* [Dataset content]
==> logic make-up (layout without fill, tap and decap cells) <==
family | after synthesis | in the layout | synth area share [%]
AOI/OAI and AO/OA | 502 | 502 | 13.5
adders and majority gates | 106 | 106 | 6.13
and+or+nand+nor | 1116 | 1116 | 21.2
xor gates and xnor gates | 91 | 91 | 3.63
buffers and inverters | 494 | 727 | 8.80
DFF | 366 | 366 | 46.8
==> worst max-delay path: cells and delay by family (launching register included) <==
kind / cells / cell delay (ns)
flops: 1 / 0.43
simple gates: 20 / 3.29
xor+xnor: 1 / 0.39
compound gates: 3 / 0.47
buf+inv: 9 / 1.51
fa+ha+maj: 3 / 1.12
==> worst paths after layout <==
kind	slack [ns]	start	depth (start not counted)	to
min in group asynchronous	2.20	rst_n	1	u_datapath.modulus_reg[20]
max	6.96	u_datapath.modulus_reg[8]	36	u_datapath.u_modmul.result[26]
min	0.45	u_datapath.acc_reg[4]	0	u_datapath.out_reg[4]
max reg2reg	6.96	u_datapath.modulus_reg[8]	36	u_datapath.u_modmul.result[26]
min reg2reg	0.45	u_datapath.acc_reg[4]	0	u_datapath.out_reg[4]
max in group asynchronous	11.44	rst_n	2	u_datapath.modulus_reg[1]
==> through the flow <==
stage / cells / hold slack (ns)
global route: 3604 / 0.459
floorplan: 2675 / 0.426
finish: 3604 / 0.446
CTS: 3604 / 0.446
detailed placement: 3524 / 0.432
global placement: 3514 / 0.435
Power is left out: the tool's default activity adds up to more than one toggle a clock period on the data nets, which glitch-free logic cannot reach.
`src/sv/mcs_pkg.sv`:
```
`timescale 1ns / 1ps
// ----------------------------------------------------------------------------
// Motor command scheduler package
// Shared types, register indexes and codes for the scheduler blocks.
// ----------------------------------------------------------------------------
package mcs_pkg;

  localparam int unsigned CfgIdxW  = 3;
  localparam int unsigned CfgDataW = 32;

  // Configuration register indexes.
  localparam logic [CfgIdxW-1:0] CFG_RPM_MIN      = 3'd0;
  localparam logic [CfgIdxW-1:0] CFG_RPM_MAX      = 3'd1;
  localparam logic [CfgIdxW-1:0] CFG_CHANGE_THR   = 3'd2;
  localparam logic [CfgIdxW-1:0] CFG_RESEND_MS    = 3'd3;
  localparam logic [CfgIdxW-1:0] CFG_BROADCAST    = 3'd4;
  localparam logic [CfgIdxW-1:0] CFG_SLAVE_ADDR   = 3'd5;
  localparam logic [CfgIdxW-1:0] CFG_INVERT_DIR   = 3'd6;

  // Opcodes of an input beat.
  localparam logic OP_SET_SPEED = 1'b0;
  localparam logic OP_SERVICE   = 1'b1;

  // Write kinds.
  localparam logic KIND_SPEED = 1'b0;
  localparam logic KIND_CMD   = 1'b1;

  // Scheduler phase codes.
  localparam logic [1:0] PH_IDLE  = 2'd0;
  localparam logic [1:0] PH_SPEED = 2'd1;
  localparam logic [1:0] PH_CMD   = 2'd2;

  // Direction codes.
  localparam logic [1:0] DIR_STOP = 2'd0;
  localparam logic [1:0] DIR_FWD  = 2'd1;
  localparam logic [1:0] DIR_REV  = 2'd2;
  localparam logic [1:0] DIR_NONE = 2'd3;

  localparam logic [15:0] WORD_ZERO = 16'h0000;
  localparam logic [15:0] WORD_ONES = 16'hFFFF;

  typedef struct packed {
    logic [15:0] rpm_min;
    logic [15:0] rpm_max;
    logic [15:0] change_threshold;
    logic [31:0] resend_interval_ms;
    logic        broadcast_writes;
    logic [7:0]  slave_address;
    logic        invert_direction;
  } cfg_t;

  typedef struct packed {
    logic               opcode;
    logic signed [31:0] rpm_request;
    logic [31:0]        now_ms;
    logic               bus_busy;
    logic               bus_accepts;
  } in_item_t;

  typedef struct packed {
    logic        write_valid;
    logic        write_kind;
    logic [7:0]  target_address;
    logic [15:0] word_high;
    logic [15:0] word_low;
  } out_item_t;

  typedef struct packed {
    logic [15:0] speed;
    logic [1:0]  direction;
  } speed_req_t;

  typedef struct packed {
    logic [1:0] phase;
    logic [1:0] sent_direction;
  } sched_status_t;

endpackage

```
`src/sv/mcs_shaper.sv`:
```
`timescale 1ns / 1ps
// ----------------------------------------------------------------------------
// Speed request shaper
// Turns a signed rpm request into a clamped magnitude and a direction code.
// ----------------------------------------------------------------------------
module mcs_shaper import mcs_pkg::*; (
  input  logic signed [31:0] rpm_request,
  input  cfg_t               cfg,
  output speed_req_t         req
);

  logic signed [32:0] req_ext;
  logic signed [32:0] signed_req;
  logic [31:0]        mag;
  logic [31:0]        mag_min;
  logic [31:0]        mag_sat;

  always_comb begin
    req_ext    = {rpm_request[31], rpm_request};
    // The negation is done one bit wider so that the most negative request
    // yields a magnitude of two to the thirty-first.
    signed_req = cfg.invert_direction ? -req_ext : req_ext;
    mag        = signed_req[32] ? 32'(-signed_req) : signed_req[31:0];

    if ((mag != 32'd0) && (mag < {16'd0, cfg.rpm_min})) begin
      mag_min = 32'd0;
    end else begin
      mag_min = mag;
    end

    if (mag_min > {16'd0, cfg.rpm_max}) begin
      mag_sat = {16'd0, cfg.rpm_max};
    end else begin
      mag_sat = mag_min;
    end

    req.speed = mag_sat[15:0];
    if (mag_sat == 32'd0) begin
      req.direction = DIR_STOP;
    end else if (!signed_req[32]) begin
      req.direction = DIR_FWD;
    end else begin
      req.direction = DIR_REV;
    end
  end

endmodule

```
`src/sv/mcs_sched.sv`:
```
`timescale 1ns / 1ps
// ----------------------------------------------------------------------------
// Write scheduler
// Holds the pending and sent speed and direction, and decides on each
// service beat whether a speed or a command write goes out.
// ----------------------------------------------------------------------------
module mcs_sched import mcs_pkg::*; (
  input  logic          clk,
  input  logic          rst_n,
  input  logic          adv,
  input  in_item_t      item,
  input  speed_req_t    req,
  input  cfg_t          cfg,
  output out_item_t     result,
  output sched_status_t status
);

  logic [1:0]  phase_r, phase_nxt;
  logic [15:0] pending_speed_r, pending_speed_nxt;
  logic [15:0] sent_speed_r, sent_speed_nxt;
  logic [1:0]  pending_dir_r, pending_dir_nxt;
  logic [1:0]  sent_dir_r, sent_dir_nxt;
  logic [31:0] last_cmd_time_r, last_cmd_time_nxt;

  logic [15:0] diff;
  logic [31:0] age;
  logic        speed_changed;
  logic        cmd_changed;
  logic        stale;
  logic [1:0]  ph;
  logic [7:0]  dest_addr;

  always_comb begin
    phase_nxt         = phase_r;
    pending_speed_nxt = pending_speed_r;
    sent_speed_nxt    = sent_speed_r;
    pending_dir_nxt   = pending_dir_r;
    sent_dir_nxt      = sent_dir_r;
    last_cmd_time_nxt = last_cmd_time_r;
    result            = '0;

    diff = (pending_speed_r > sent_speed_r) ? (pending_speed_r - sent_speed_r)
                                            : (sent_speed_r - pending_speed_r);
    age           = item.now_ms - last_cmd_time_r;
    speed_changed = diff > cfg.change_threshold;
    cmd_changed   = pending_dir_r != sent_dir_r;
    stale         = age > cfg.resend_interval_ms;
    dest_addr     = cfg.broadcast_writes ? 8'd0 : cfg.slave_address;
    ph            = phase_r;

    if (item.opcode == OP_SET_SPEED) begin
      pending_speed_nxt = req.speed;
      pending_dir_nxt   = req.direction;
    end else if (!item.bus_busy) begin
      // A phase left over from a refused write is kept; otherwise choose anew.
      if ((phase_r != PH_SPEED) && (phase_r != PH_CMD)) begin
        if (speed_changed) begin
          ph = PH_SPEED;
        end else if (cmd_changed || stale) begin
          ph = PH_CMD;
        end else begin
          ph = PH_IDLE;
        end
      end
      phase_nxt = ph;

      if (item.bus_accepts && (ph != PH_IDLE)) begin
        result.write_valid    = 1'b1;
        result.target_address = dest_addr;
        result.word_high      = WORD_ZERO;
        if (ph == PH_SPEED) begin
          result.write_kind = KIND_SPEED;
          result.word_low   = pending_speed_r & WORD_ONES;
          sent_speed_nxt    = pending_speed_r;
          phase_nxt         = cmd_changed ? PH_CMD : PH_IDLE;
        end else begin
          result.write_kind = KIND_CMD;
          result.word_low   = {14'd0, pending_dir_r};
          sent_dir_nxt      = pending_dir_r;
          last_cmd_time_nxt = item.now_ms;
          phase_nxt         = PH_IDLE;
        end
      end
    end
  end

  always_ff @(posedge clk) begin
    if (!rst_n) begin
      phase_r         <= PH_IDLE;
      pending_speed_r <= 16'd0;
      sent_speed_r    <= 16'd0;
      pending_dir_r   <= DIR_STOP;
      sent_dir_r      <= DIR_NONE;
      last_cmd_time_r <= 32'd0;
    end else if (adv) begin
      phase_r         <= phase_nxt;
      pending_speed_r <= pending_speed_nxt;
      sent_speed_r    <= sent_speed_nxt;
      pending_dir_r   <= pending_dir_nxt;
      sent_dir_r      <= sent_dir_nxt;
      last_cmd_time_r <= last_cmd_time_nxt;
    end
  end

  assign status.phase          = phase_r;
  assign status.sent_direction = sent_dir_r;

endmodule

```
`src/sv/motor_command_scheduler_core.sv`:
```
`timescale 1ns / 1ps
// ----------------------------------------------------------------------------
// Motor command scheduler core
// Turns speed requests and service beats into register writes for one motor
// driver on a shared bus.
// ----------------------------------------------------------------------------
// The block takes one input beat per clock cycle unless out_ready stalls it, and
// returns exactly one result beat for each: a beat waits in the input register,
// where the shaper and the scheduler decide on the write in a single pass, and
// then in the result register. The result register lets a new beat enter while
// an earlier result still waits on out_ready. Configuration registers are
// written through cfg_we, cfg_idx and cfg_wdata and should only change while
// no beat is in flight.
module motor_command_scheduler_core import mcs_pkg::*; (
  input  logic                clk,
  input  logic                rst_n,
  input  logic                in_valid,
  output logic                in_ready,
  input  in_item_t            in_data,
  output logic                out_valid,
  input  logic                out_ready,
  output out_item_t           out_data,
  input  logic                cfg_we,
  input  logic [CfgIdxW-1:0]  cfg_idx,
  input  logic [CfgDataW-1:0] cfg_wdata
);

  cfg_t          cfg_r;
  logic          in_vld_r;
  in_item_t      in_item_r;
  logic          out_valid_r;
  out_item_t     out_data_r;
  logic          adv;
  speed_req_t    req;
  out_item_t     result;
  sched_status_t status;

  always_ff @(posedge clk) begin
    if (!rst_n) begin
      cfg_r.rpm_min            <= 16'd80;
      cfg_r.rpm_max            <= 16'd3000;
      cfg_r.change_threshold   <= 16'd5;
      cfg_r.resend_interval_ms <= 32'd200;
      cfg_r.broadcast_writes   <= 1'b0;
      cfg_r.slave_address      <= 8'd1;
      cfg_r.invert_direction   <= 1'b0;
    end else if (cfg_we) begin
      case (cfg_idx)
        CFG_RPM_MIN:    cfg_r.rpm_min            <= cfg_wdata[15:0];
        CFG_RPM_MAX:    cfg_r.rpm_max            <= cfg_wdata[15:0];
        CFG_CHANGE_THR: cfg_r.change_threshold   <= cfg_wdata[15:0];
        CFG_RESEND_MS:  cfg_r.resend_interval_ms <= cfg_wdata;
        CFG_BROADCAST:  cfg_r.broadcast_writes   <= cfg_wdata[0];
        CFG_SLAVE_ADDR: cfg_r.slave_address      <= cfg_wdata[7:0];
        CFG_INVERT_DIR: cfg_r.invert_direction   <= cfg_wdata[0];
        default: ;
      endcase
    end
  end

  // The input register moves on whenever the result register is free or
  // being emptied in the same cycle.
  assign adv      = in_vld_r && (!out_valid_r || out_ready);
  assign in_ready = !in_vld_r || adv;

  always_ff @(posedge clk) begin
    if (!rst_n) begin
      in_vld_r <= 1'b0;
    end else if (in_valid && in_ready) begin
      in_vld_r <= 1'b1;
    end else if (adv) begin
      in_vld_r <= 1'b0;
    end
  end

  always_ff @(posedge clk) begin
    if (in_valid && in_ready) begin
      in_item_r <= in_data;
    end
  end

  mcs_shaper u_shaper (
    .rpm_request (in_item_r.rpm_request),
    .cfg         (cfg_r),
    .req         (req)
  );

  mcs_sched u_sched (
    .clk    (clk),
    .rst_n  (rst_n),
    .adv    (adv),
    .item   (in_item_r),
    .req    (req),
    .cfg    (cfg_r),
    .result (result),
    .status (status)
  );

  always_ff @(posedge clk) begin
    if (!rst_n) begin
      out_valid_r <= 1'b0;
    end else if (adv) begin
      out_valid_r <= 1'b1;
    end else if (out_ready) begin
      out_valid_r <= 1'b0;
    end
  end

  always_ff @(posedge clk) begin
    if (adv) begin
      out_data_r <= result;
    end
  end

  assign out_valid = out_valid_r;
  assign out_data  = out_data_r;

  // A beat that carries no write is all zero.
  a_empty_result_zero: assert property (@(posedge clk) disable iff (!rst_n)
    out_valid && !out_data.write_valid |-> out_data == '0)
    else $error("empty result beat carries nonzero fields");

  // A speed write never has a nonzero upper word.
  a_speed_high_zero: assert property (@(posedge clk) disable iff (!rst_n)
    out_valid && out_data.write_valid && (out_data.write_kind == KIND_SPEED)
    |-> out_data.word_high == WORD_ZERO)
    else $error("speed write with nonzero upper word");

  // Once a command has gone out, a direction has been recorded as sent.
  a_cmd_records_dir: assert property (@(posedge clk) disable iff (!rst_n)
    adv && result.write_valid && (result.write_kind == KIND_CMD)
    |=> status.sent_direction != DIR_NONE)
    else $error("command write did not record the sent direction");

  // A completed write never leaves the speed phase selected.
  a_write_leaves_phase: assert property (@(posedge clk) disable iff (!rst_n)
    adv && result.write_valid |=> status.phase != PH_SPEED)
    else $error("phase still on speed after a completed write");

endmodule

```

* [Activity]
Retype the records above, but only those lines that fall between the line containing "buf+inv: 9 / 1.51" and the line containing "max in group", with both of those lines included, exactly as written.

* [Exercise response]
buf+inv: 9 / 1.51
fa+ha+maj: 3 / 1.12
==> worst paths after layout <==
kind	slack [ns]	start	depth (start not counted)	to
min in group asynchronous	2.20	rst_n	1	u_datapath.modulus_reg[20]
max	6.96	u_datapath.modulus_reg[8]	36	u_datapath.u_modmul.result[26]
min	0.45	u_datapath.acc_reg[4]	0	u_datapath.out_reg[4]
max reg2reg	6.96	u_datapath.modulus_reg[8]	36	u_datapath.u_modmul.result[26]
min reg2reg	0.45	u_datapath.acc_reg[4]	0	u_datapath.out_reg[4]
max in group asynchronous	11.44	rst_n	2	u_datapath.modulus_reg[1]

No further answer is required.